B. The original MCCFR algorithm is unreliable in updating the regret value in a single iteration, so that the regret value is always ensured to be updated according with expectation by increasing the iteration round number, different game player strategies are updated alternately by using an interval updating and parallel Monte Carlo sampling method, the randomness of sampling the action of a random event in the original MCCFR algorithm only once can be obviously reduced, the traversal degree of the algorithm on a game tree is increased on the premise of ensuring that the time overhead of the single iteration of the algorithm is basically unchanged, the game tree is more suitable for processing the game problem with a high action dispersion degree of the random event, and the performance of the final strategy generation of the algorithm is improved.

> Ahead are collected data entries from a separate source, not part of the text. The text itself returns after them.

File: config.mk
export PLATFORM = sky130hd
export DESIGN_NAME = hour_display_scan
export DESIGN_NICKNAME = d
export VERILOG_FILES = /design/src/rtl/hour_display_scan.sv
export SDC_FILE = /design/constraint.sdc
export NUM_CORES = 1
export LEC_CHECK = 0
export CAP_MARGIN = 25
export CORE_UTILIZATION = 58
export CTS_CLUSTER_SIZE = 20
export DETAILED_ROUTE_END_ITERATION = 16
export HOLD_SLACK_MARGIN = 0.03
export PLACE_DENSITY = 0.85
export SLEW_MARGIN = 0
export SYNTH_ARGS = -nofsm -noshare
export SYNTH_HDL_FRONTEND = slang
export SYNTH_SLANG_ARGS = --single-unit
File: constraint.sdc
create_clock -name clk -period 7.05 [get_ports clk]
set_clock_uncertainty 0.15 [all_clocks]
set_input_delay 1.0575 -clock clk [delete_from_list [all_inputs] [get_ports clk]]
set_output_delay 1.0575 -clock clk [all_outputs]
set_load 0.05 [all_outputs]
--- src/rtl/rounding_unit_arbiter.sv ---
// Shares the rounding unit between the pipelined path and the div/sqrt unit
// through a single registered output stage with valid/ready backpressure.
module rounding_unit_arbiter
    import fpu_pkg::*;
#(
    parameter int unsigned TAG_WIDTH  = 4,
    parameter int unsigned FLAG_WIDTH = 5
) (
    input  logic                       clk,
    input  logic                       reset,
    input  logic                       flush,
    input  logic                       pa_valid,
    output logic                       pa_ready,
    input  logic                       pa_is_f2i,
    input  logic [FRACTION_WIDTH-1:0]  pa_fraction,
    input  logic [TAG_WIDTH-1:0]       pa_tag,
    input  logic [FLAG_WIDTH-1:0]      pa_flags,
    input  logic                       pb_valid,
    output logic                       pb_ready,
    input  logic [FRACTION_WIDTH-1:0]  pb_fraction,
    input  logic [REMAINDER_WIDTH-1:0] pb_remainder,
    input  logic [TAG_WIDTH-1:0]       pb_tag,
    input  logic [FLAG_WIDTH-1:0]      pb_flags,
    output logic                       ru_valid,
    input  logic                       ru_ready,
    output logic [1:0]                 ru_sticky_bit_select,
    output logic [FRACTION_WIDTH-1:0]  ru_fraction,
    output logic [REMAINDER_WIDTH-1:0] ru_remainder,
    output logic [TAG_WIDTH-1:0]       ru_tag,
    output logic [FLAG_WIDTH-1:0]      ru_flags,
    output logic                       ru_source
);

    logic                       valid_q,  valid_d;
    sticky_sel_e                sticky_q, sticky_d;
    logic [FRACTION_WIDTH-1:0]  frac_q,   frac_d;
    logic [REMAINDER_WIDTH-1:0] rem_q,    rem_d;
    logic [TAG_WIDTH-1:0]       tag_q,    tag_d;
    logic [FLAG_WIDTH-1:0]      flags_q,  flags_d;
    src_e                       src_q,    src_d;

    logic advance;
    logic xfer_en;
    logic gnt_a;
    logic gnt_b;
    src_e last_grant;

    assign advance = !valid_q || ru_ready;
    assign xfer_en = advance && !flush && !reset;

    rr_arbiter2 u_arb (
        .clk        (clk),
        .reset      (reset),
        .enable     (xfer_en),
        .req_a      (pa_valid),
        .req_b      (pb_valid),
        .gnt_a      (gnt_a),
        .gnt_b      (gnt_b),
        .last_grant (last_grant)
    );

    assign pa_ready = gnt_a;
    assign pb_ready = gnt_b;

    // Payload mux into the output stage; an idle advance drops valid but keeps data.
    always_comb begin
        valid_d  = valid_q;
        sticky_d = sticky_q;
        frac_d   = frac_q;
        rem_d    = rem_q;
        tag_d    = tag_q;
        flags_d  = flags_q;
        src_d    = src_q;
        if (flush) begin
            valid_d  = 1'b0;
            sticky_d = STICKY_ADD_MUL;
            frac_d   = '0;
            rem_d    = '0;
            tag_d    = '0;
            flags_d  = '0;
            src_d    = SRC_PIPE;
        end else if (gnt_a) begin
            valid_d  = 1'b1;
            sticky_d = pipe_sticky_sel(pa_is_f2i);
            frac_d   = pa_fraction;
            rem_d    = '0;
            tag_d    = pa_tag;
            flags_d  = pa_flags;
            src_d    = SRC_PIPE;
        end else if (gnt_b) begin
            valid_d  = 1'b1;
            sticky_d = STICKY_DIV_SQRT;
            frac_d   = pb_fraction;
            rem_d    = pb_remainder;
            tag_d    = pb_tag;
            flags_d  = pb_flags;
            src_d    = SRC_ITER;
        end else if (advance) begin
            valid_d  = 1'b0;
        end
    end

    always_ff @(posedge clk) begin
        if (reset) begin
            valid_q  <= 1'b0;
            sticky_q <= STICKY_ADD_MUL;
            frac_q   <= '0;
            rem_q    <= '0;
            tag_q    <= '0;
            flags_q  <= '0;
            src_q    <= SRC_PIPE;
        end else begin
            valid_q  <= valid_d;
            sticky_q <= sticky_d;
            frac_q   <= frac_d;
            rem_q    <= rem_d;
            tag_q    <= tag_d;
            flags_q  <= flags_d;
            src_q    <= src_d;
        end
    end

    assign ru_valid             = valid_q;
    assign ru_sticky_bit_select = 2'(sticky_q);
    assign ru_fraction          = frac_q;
    assign ru_remainder         = rem_q;
    assign ru_tag               = tag_q;
    assign ru_flags             = flags_q;
    assign ru_source            = 1'(src_q);

    logic unused_last_grant;
    assign unused_last_grant = 1'(last_grant);

endmodule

The action sampling is used for replacing the arrival probability weighting in the original MCCFR algorithm to calculate the finally output blueprint strategy, and compared with the original algorithm for averaging based on the arrival probability and the regret value, the method reduces the deviation of the finally generated strategy possibly brought by the abnormal integral regret value in a certain round of strategy iteration, and improves the stability and the robustness of the algorithm.
In step 3, distributed storage and updating are carried out on the blueprint strategy by utilizing a hash algorithm of the characteristic character string.
In one embodiment, the distributed storage and update of the blueprint policy by using the hash algorithm of the feature string includes:
(1) according to the abstract feature space and the mapping relation obtained by the non-complete recall clustering method, character coding is carried out on the original feature space, namely, the original features are converted into 16-system character strings with fixed length by using an MD5 hash algorithm, key value mapping is used in the character string space, and a fixed number is allocated to each original feature;
(2) according to the distributed fixed number, the regret value and the blueprint strategy are stored in a distributed mode;
(3) and setting a blueprint strategy updating time threshold, for each blueprint strategy stored in a distributed mode, storing the current blueprint strategy when the updating time reaches the threshold, and performing simulation countermeasure test with the last stored blueprint strategy until the yield of the current blueprint strategy in the simulation countermeasure is not obviously improved, so that an imperfect information game strategy is generated.
Corresponding to the parallelization imperfect information game strategy generation method, the disclosure also provides a parallelization imperfect information game strategy generation device.
Fig. 3 is a schematic block diagram of a parallelized imperfect information game strategy generating device, which includes:
the space compression module is used for compressing the original characteristic space of the imperfect information game according to the incomplete recall clustering method to obtain an abstract characteristic space;
the self-game module generates a blueprint strategy in an iteration mode through self-game in the abstract feature space by utilizing an MCCFR (micro-controller CFR) minimization method;
and the computing module is used for performing distributed storage and updating on the blueprint strategy by utilizing a hash algorithm of the characteristic character string.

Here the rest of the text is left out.